What needs to be done - Looking at the listing below, retype exactly the lines starting at the one containing "(b_eff == '0);" and ending at the one containing "StBusy: begin", both included, and nothing else.

Records supplied -
══════

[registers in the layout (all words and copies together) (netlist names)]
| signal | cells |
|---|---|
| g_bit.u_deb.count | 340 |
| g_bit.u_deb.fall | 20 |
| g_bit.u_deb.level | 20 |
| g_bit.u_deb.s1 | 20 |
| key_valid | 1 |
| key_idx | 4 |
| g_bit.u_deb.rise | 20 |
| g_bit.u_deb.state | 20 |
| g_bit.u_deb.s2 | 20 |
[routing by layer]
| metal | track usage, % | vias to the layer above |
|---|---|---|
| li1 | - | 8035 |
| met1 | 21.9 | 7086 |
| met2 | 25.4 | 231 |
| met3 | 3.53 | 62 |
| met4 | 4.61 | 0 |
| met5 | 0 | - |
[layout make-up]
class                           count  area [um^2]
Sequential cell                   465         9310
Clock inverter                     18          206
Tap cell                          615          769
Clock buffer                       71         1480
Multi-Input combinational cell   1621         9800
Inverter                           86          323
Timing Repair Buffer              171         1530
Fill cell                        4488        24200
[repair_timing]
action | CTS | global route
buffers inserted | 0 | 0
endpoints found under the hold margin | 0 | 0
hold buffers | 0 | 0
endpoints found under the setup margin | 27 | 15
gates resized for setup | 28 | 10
===== config.mk =====
export PLATFORM = sky130hd
export DESIGN_NAME = stage_execute_mc
export DESIGN_NICKNAME = d
export VERILOG_FILES = /design/src/rtl/stage_execute_mc.sv
export SDC_FILE = /design/constraint.sdc
export NUM_CORES = 2
export LEC_CHECK = 0
export ABC_AREA = 1
export ABC_CLOCK_PERIOD_IN_PS = 4800
export CAP_MARGIN = 10
export CORE_ASPECT_RATIO = 1.75
export CORE_MARGIN = 2
export CORE_UTILIZATION = 61
export CTS_BUF_LIST = sky130_fd_sc_hd__clkbuf_2 sky130_fd_sc_hd__clkbuf_4 sky130_fd_sc_hd__clkbuf_8
export CTS_CLUSTER_DIAMETER = 200
export CTS_CLUSTER_SIZE = 8
export DETAILED_ROUTE_END_ITERATION = 6
export HOLD_SLACK_MARGIN = 0.03
export PLACE_DENSITY = 0.85
export SYNTH_ARGS = -nofsm -noshare
export SYNTH_HDL_FRONTEND = slang
export SYNTH_SLANG_ARGS = --single-unit

===== constraint.sdc =====
create_clock -name clock -period 4.8 [get_ports clock]
set_input_delay 0.48 -clock clock [delete_from_list [all_inputs] [get_ports clock]]
set_output_delay 0.48 -clock clock [all_outputs]
set_load 0.05 [all_outputs]

===== src/rtl/stage_execute_mc.sv =====
// Execute stage: single-cycle ALU/branch resolution plus an iterative mul/div unit
// that stalls the front end until its result is ready.
module stage_execute_mc #(
  parameter int unsigned WIDTH       = 32,
  parameter int unsigned TARGET_BITS = 27
) (
  input  logic             clock,
  input  logic             reset,
  input  logic             in_valid,
  input  logic             flush,
  input  logic [31:0]      insn,
  input  logic [WIDTH-1:0] regA,
  input  logic [WIDTH-1:0] regB,
  input  logic [WIDTH-1:0] pc,
  input  logic [1:0]       bypass_sel_A,
  input  logic [1:0]       bypass_sel_B,
  input  logic [WIDTH-1:0] xm_data,
  input  logic [WIDTH-1:0] wb_data,
  output logic [WIDTH-1:0] o_out,
  output logic [WIDTH-1:0] b_out,
  output logic             out_valid,
  output logic             stall,
  output logic             take_branch,
  output logic [WIDTH-1:0] pc_target,
  output logic             write_exception
);

  localparam int unsigned CntW = $clog2(WIDTH);

  typedef enum logic [1:0] {StIdle, StBusy, StDone} state_e;

  state_e            state_q, state_d;
  logic [CntW-1:0]   cnt_q, cnt_d;
  logic [WIDTH-1:0]  hi_q, hi_d, lo_q, lo_d, opnd_q, opnd_d;
  logic              neg_q, neg_d, div_q, div_d, dexc_q, dexc_d;

  // Decode
  logic [4:0] opcode, alu_op, shamt;
  logic is_r, is_addi, is_sw, is_lw, is_bne, is_blt, is_j, is_jal, is_jr, is_bex, is_setx;
  logic is_mul, is_div, is_muldiv;

  assign opcode    = insn[31:27];
  assign alu_op    = insn[6:2];
  assign shamt     = insn[11:7];
  assign is_r      = (opcode == 5'b00000);
  assign is_addi   = (opcode == 5'b00101);
  assign is_sw     = (opcode == 5'b00111);
  assign is_lw     = (opcode == 5'b01000);
  assign is_bne    = (opcode == 5'b00010);
  assign is_blt    = (opcode == 5'b00110);
  assign is_j      = (opcode == 5'b00001);
  assign is_jal    = (opcode == 5'b00011);
  assign is_jr     = (opcode == 5'b00100);
  assign is_bex    = (opcode == 5'b10110);
  assign is_setx   = (opcode == 5'b10101);
  assign is_mul    = is_r && (alu_op == 5'b00110);
  assign is_div    = is_r && (alu_op == 5'b00111);
  assign is_muldiv = is_mul || is_div;

  logic [WIDTH-1:0] imm_ext, jump_pc, a_eff, b_eff, alu_b;

  assign imm_ext = {{(WIDTH-17){insn[16]}}, insn[16:0]};
  assign jump_pc = {pc[WIDTH-1:TARGET_BITS], insn[TARGET_BITS-1:0]};

  // M->X forwarding takes priority over W->X
  assign a_eff = bypass_sel_A[1] ? xm_data : (bypass_sel_A[0] ? wb_data : regA);
  assign b_eff = bypass_sel_B[1] ? xm_data : (bypass_sel_B[0] ? wb_data : regB);
  assign alu_b = (is_addi || is_lw || is_sw) ? imm_ext : (is_bex ? '0 : b_eff);

  // Single-cycle ALU
  logic [WIDTH-1:0] sum, diff, alu_res, sc_out;
  logic             add_ovf, sub_ovf, alu_exc;
  logic [WIDTH-1:0] alu_code;

  assign sum     = a_eff + alu_b;
  assign diff    = a_eff - b_eff;
  assign add_ovf = (a_eff[WIDTH-1] == alu_b[WIDTH-1]) && (sum[WIDTH-1] != a_eff[WIDTH-1]);
  assign sub_ovf = (a_eff[WIDTH-1] != b_eff[WIDTH-1]) && (diff[WIDTH-1] != a_eff[WIDTH-1]);

  always_comb begin
    alu_res  = sum;
    alu_exc  = 1'b0;
    alu_code = '0;
    if (is_r) begin
      unique case (alu_op)
        5'b00000: begin alu_res = sum;  alu_exc = add_ovf; alu_code = WIDTH'(1); end
        5'b00001: begin alu_res = diff; alu_exc = sub_ovf; alu_code = WIDTH'(3); end
        5'b00010: alu_res = a_eff & b_eff;
        5'b00011: alu_res = a_eff | b_eff;
        5'b00100: alu_res = a_eff << shamt;
        5'b00101: alu_res = $signed(a_eff) >>> shamt;
        default:  alu_res = '0;
      endcase
    end else if (is_addi) begin
      alu_exc  = add_ovf;
      alu_code = WIDTH'(2);
    end
  end

  always_comb begin
    if (is_jal)       sc_out = pc;
    else if (alu_exc) sc_out = alu_code;
    else if (is_setx) sc_out = jump_pc;
    else              sc_out = alu_res;
  end

  // Branch resolution
  logic             br_cond;
  logic [WIDTH-1:0] br_target;

  assign br_cond = (is_bne && (a_eff != b_eff)) ||
                   (is_blt && ($signed(a_eff) > $signed(b_eff))) ||
                   (is_bex && (b_eff != '0)) ||
                   is_j || is_jal || is_jr;
  assign br_target = (is_bne || is_blt) ? (pc + imm_ext) : (is_jr ? b_eff : jump_pc);

  // Iterative unit: magnitudes in, sign re-applied at the end
  logic [WIDTH-1:0] a_abs, b_abs, md_mag, md_res, md_code;
  logic [WIDTH:0]   mul_sum, div_shift, div_trial;
  logic             div0, div_min, mul_ovf, md_exc;

  assign a_abs     = a_eff[WIDTH-1] ? -a_eff : a_eff;
  assign b_abs     = b_eff[WIDTH-1] ? -b_eff : b_eff;
  assign div0      = (b_eff == '0);
  assign div_min   = (a_eff == {1'b1, {(WIDTH-1){1'b0}}}) && (b_eff == '1);
  assign mul_sum   = {1'b0, hi_q} + (lo_q[0] ? {1'b0, opnd_q} : '0);
  assign div_shift = {hi_q, lo_q[WIDTH-1]};
  assign div_trial = div_shift - {1'b0, opnd_q};

  // A negative product may reach magnitude 2^(WIDTH-1); a positive one may not
  assign mul_ovf = (hi_q != '0) ||
                   (lo_q[WIDTH-1] && (!neg_q || (lo_q[WIDTH-2:0] != '0)));
  assign md_mag  = (div_q && dexc_q) ? '0 : lo_q;
  assign md_res  = neg_q ? -md_mag : md_mag;
  assign md_exc  = div_q ? dexc_q : mul_ovf;
  assign md_code = div_q ? WIDTH'(5) : WIDTH'(4);

  logic             stall_c, ov_c, tb_c, exc_c;
  logic [WIDTH-1:0] o_c;

  always_comb begin
    state_d = state_q;
    cnt_d   = cnt_q;
    hi_d    = hi_q;
    lo_d    = lo_q;
    opnd_d  = opnd_q;
    neg_d   = neg_q;
    div_d   = div_q;
    dexc_d  = dexc_q;
    stall_c = 1'b0;
    ov_c    = 1'b0;
    tb_c    = 1'b0;
    exc_c   = 1'b0;
    o_c     = '0;
    unique case (state_q)
      StIdle: begin
        o_c   = sc_out;
        exc_c = alu_exc;
        if (in_valid && is_muldiv && !flush) begin
          stall_c = 1'b1;
          state_d = StBusy;
          cnt_d   = '0;
          hi_d    = '0;
          lo_d    = is_mul ? b_abs : a_abs;
          opnd_d  = is_mul ? a_abs : b_abs;
          neg_d   = a_eff[WIDTH-1] ^ b_eff[WIDTH-1];
          div_d   = is_div;
          dexc_d  = is_div && (div0 || div_min);
        end else begin
          ov_c = in_valid && !flush;
          tb_c = in_valid && !flush && br_cond;
        end
      end
      StBusy: begin
        stall_c = 1'b1;
        cnt_d   = cnt_q + CntW'(1);
        if (div_q) begin
          hi_d = div_trial[WIDTH] ? div_shift[WIDTH-1:0] : div_trial[WIDTH-1:0];
          lo_d = {lo_q[WIDTH-2:0], ~div_trial[WIDTH]};
        end else begin
          hi_d = mul_sum[WIDTH:1];
          lo_d = {mul_sum[0], lo_q[WIDTH-1:1]};
        end
        if (flush)                          state_d = StIdle;
        else if (cnt_q == CntW'(WIDTH - 1)) state_d = StDone;
      end
      StDone: begin
        ov_c    = !flush;
        exc_c   = md_exc;
        o_c     = md_exc ? md_code : md_res;
        state_d = StIdle;
      end
      default: state_d = StIdle;
    endcase
  end

  always_ff @(posedge clock or negedge reset) begin
    if (!reset) begin
      state_q <= StIdle;
      cnt_q   <= '0;
      hi_q    <= '0;
      lo_q    <= '0;
      opnd_q  <= '0;
      neg_q   <= 1'b0;
      div_q   <= 1'b0;
      dexc_q  <= 1'b0;
    end else begin
      state_q <= state_d;
      cnt_q   <= cnt_d;
      hi_q    <= hi_d;
      lo_q    <= lo_d;
      opnd_q  <= opnd_d;
      neg_q   <= neg_d;
      div_q   <= div_d;
      dexc_q  <= dexc_d;
    end
  end

  // Outputs are forced low while reset is held, independent of the clock
  assign o_out           = reset ? o_c : '0;
  assign b_out           = reset ? b_eff : '0;
  assign out_valid       = reset && ov_c;
  assign stall           = reset && stall_c;
  assign take_branch     = reset && tb_c;
  assign pc_target       = reset ? br_target : '0;
  assign write_exception = reset && exc_c && ov_c;

endmodule


==> results of run 1 <==
## metrics by stage
step           TNS [ps]  hold WS, ps
2_1_floorplan         0          184
3_3_place_gp     -15570          488
3_5_place_dp     -18520          501
4_1_cts           -9.36          172
## Yosys cell counts, types with 8 or more instances
cell,number,share of area (%)
nand2_1,1373,18
nand3_1,720,13
inv_1,549,7.3
nor2_1,455,6.0
a21oi_1,390,6.9
o21ai_0,357,6.3
ha_1,229,10
clkbuf_1,149,2.0
dfrtp_1,106,9.4
xor2_1,104,3.2
o211ai_1,84,2.2
nor3_1,69,1.2
nand4_1,67,1.5
or2_2,44,0.97
buf_2,36,0.64
o21ai_1,36,0.64
buf_1,31,0.41
nor4_1,30,0.66
xnor2_1,29,0.90
a31oi_1,28,0.62
o21bai_1,24,0.64
inv_2,23,0.31
o21ai_2,21,0.65
nand2_2,20,0.44
nand3b_1,18,0.48
nor2_2,14,0.31
o21a_1,14,0.37
o22ai_1,14,0.31
a21o_1,11,0.29
buf_6,11,0.44
nand3_2,11,0.39
o31ai_1,10,0.27
a21boi_0,8,0.21
a22oi_1,8,0.21
buf_4,8,0.21
clkinv_1,8,0.11
## what timing repair did
| action | in CTS |
|---|---|
| resized for setup | 209 |
| endpoints found under the setup margin | 34 |
| pin swaps | 42 |
| buffers inserted | 31 |
| cloned | 2 |
## logic make-up after synthesis
kind of cell	count (synthesis)
adder cells (fa/ha/maj)	234
buffers and inverters	815
AND/OR/NAND/NOR	2844
flip-flops	106
AO/OA/AOI/OAI	1040
XOR/XNOR	134
## layer usage
| metal | overflow | global-route usage (%) |
|---|---|---|
| met1 | 16 | 76.9 |
| met2 | 1108 | 104 |
| met3 | 13 | 65.4 |
| met4 | 426 | 88.9 |
| met5 | 4 | 32.3 |
$ cat src/rtl/network_mul_arbiter_if.sv
// Handshake bundle between the requesters, the response consumer and the shared
// multiplier on one side and network_mul_arbiter on the other.
interface network_mul_arbiter_if #(
  parameter int unsigned NUM_REQ    = 4,
  parameter int unsigned DIN_WIDTH  = 16,
  parameter int unsigned DOUT_WIDTH = 32,
  parameter int unsigned ID_WIDTH   = 2
);
  logic [NUM_REQ-1:0]           req_valid;
  logic [NUM_REQ-1:0]           req_ready;
  logic [NUM_REQ*DIN_WIDTH-1:0] req_a;
  logic [NUM_REQ*DIN_WIDTH-1:0] req_b;
  logic                         rsp_valid;
  logic                         rsp_ready;
  logic [ID_WIDTH-1:0]          rsp_id;
  logic [DOUT_WIDTH-1:0]        rsp_p;
  logic [DIN_WIDTH-1:0]         mul_din0;
  logic [DIN_WIDTH-1:0]         mul_din1;
  logic [DOUT_WIDTH-1:0]        mul_dout;

  // Environment side: requesters, response consumer and the multiplier itself
  modport master (
    output req_valid, req_a, req_b, rsp_ready, mul_dout,
    input  req_ready, rsp_valid, rsp_id, rsp_p, mul_din0, mul_din1
  );

  modport slave (
    input  req_valid, req_a, req_b, rsp_ready, mul_dout,
    output req_ready, rsp_valid, rsp_id, rsp_p, mul_din0, mul_din1
  );
endinterface
`config.mk`:
```
export PLATFORM = sky130hd
export DESIGN_NAME = piezo_melody_seq
export DESIGN_NICKNAME = d
export VERILOG_FILES = /design/src/rtl/piezo_seq_pkg.sv /design/src/rtl/piezo_seq_tick.sv /design/src/rtl/piezo_melody_seq.sv
export SDC_FILE = /design/constraint.sdc
export NUM_CORES = 1
export LEC_CHECK = 0
export CAP_MARGIN = 20
export CORE_MARGIN = 2
export CORE_UTILIZATION = 60
export DETAILED_ROUTE_END_ITERATION = 10
export PLACE_DENSITY = 0.79
export SLEW_MARGIN = 30
export SYNTH_ARGS = -nofsm -noshare
export SYNTH_HDL_FRONTEND = slang
export SYNTH_SLANG_ARGS = --single-unit
```
`constraint.sdc`:
```
create_clock -name clk -period 4.08 [get_ports clk]
set_input_delay 0.816 -clock clk [delete_from_list [all_inputs] [get_ports clk]]
set_output_delay 0.816 -clock clk [all_outputs]
set_load 0.03 [all_outputs]
```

══════

Solution to this exercise -
  assign div0      = (b_eff == '0);
  assign div_min   = (a_eff == {1'b1, {(WIDTH-1){1'b0}}}) && (b_eff == '1);
  assign mul_sum   = {1'b0, hi_q} + (lo_q[0] ? {1'b0, opnd_q} : '0);
  assign div_shift = {hi_q, lo_q[WIDTH-1]};
  assign div_trial = div_shift - {1'b0, opnd_q};

  // A negative product may reach magnitude 2^(WIDTH-1); a positive one may not
  assign mul_ovf = (hi_q != '0) ||
                   (lo_q[WIDTH-1] && (!neg_q || (lo_q[WIDTH-2:0] != '0)));
  assign md_mag  = (div_q && dexc_q) ? '0 : lo_q;
  assign md_res  = neg_q ? -md_mag : md_mag;
  assign md_exc  = div_q ? dexc_q : mul_ovf;
  assign md_code = div_q ? WIDTH'(5) : WIDTH'(4);

  logic             stall_c, ov_c, tb_c, exc_c;
  logic [WIDTH-1:0] o_c;

  always_comb begin
    state_d = state_q;
    cnt_d   = cnt_q;
    hi_d    = hi_q;
    lo_d    = lo_q;
    opnd_d  = opnd_q;
    neg_d   = neg_q;
    div_d   = div_q;
    dexc_d  = dexc_q;
    stall_c = 1'b0;
    ov_c    = 1'b0;
    tb_c    = 1'b0;
    exc_c   = 1'b0;
    o_c     = '0;
    unique case (state_q)
      StIdle: begin
        o_c   = sc_out;
        exc_c = alu_exc;
        if (in_valid && is_muldiv && !flush) begin
          stall_c = 1'b1;
          state_d = StBusy;
          cnt_d   = '0;
          hi_d    = '0;
          lo_d    = is_mul ? b_abs : a_abs;
          opnd_d  = is_mul ? a_abs : b_abs;
          neg_d   = a_eff[WIDTH-1] ^ b_eff[WIDTH-1];
          div_d   = is_div;
          dexc_d  = is_div && (div0 || div_min);
        end else begin
          ov_c = in_valid && !flush;
          tb_c = in_valid && !flush && br_cond;
        end
      end
      StBusy: begin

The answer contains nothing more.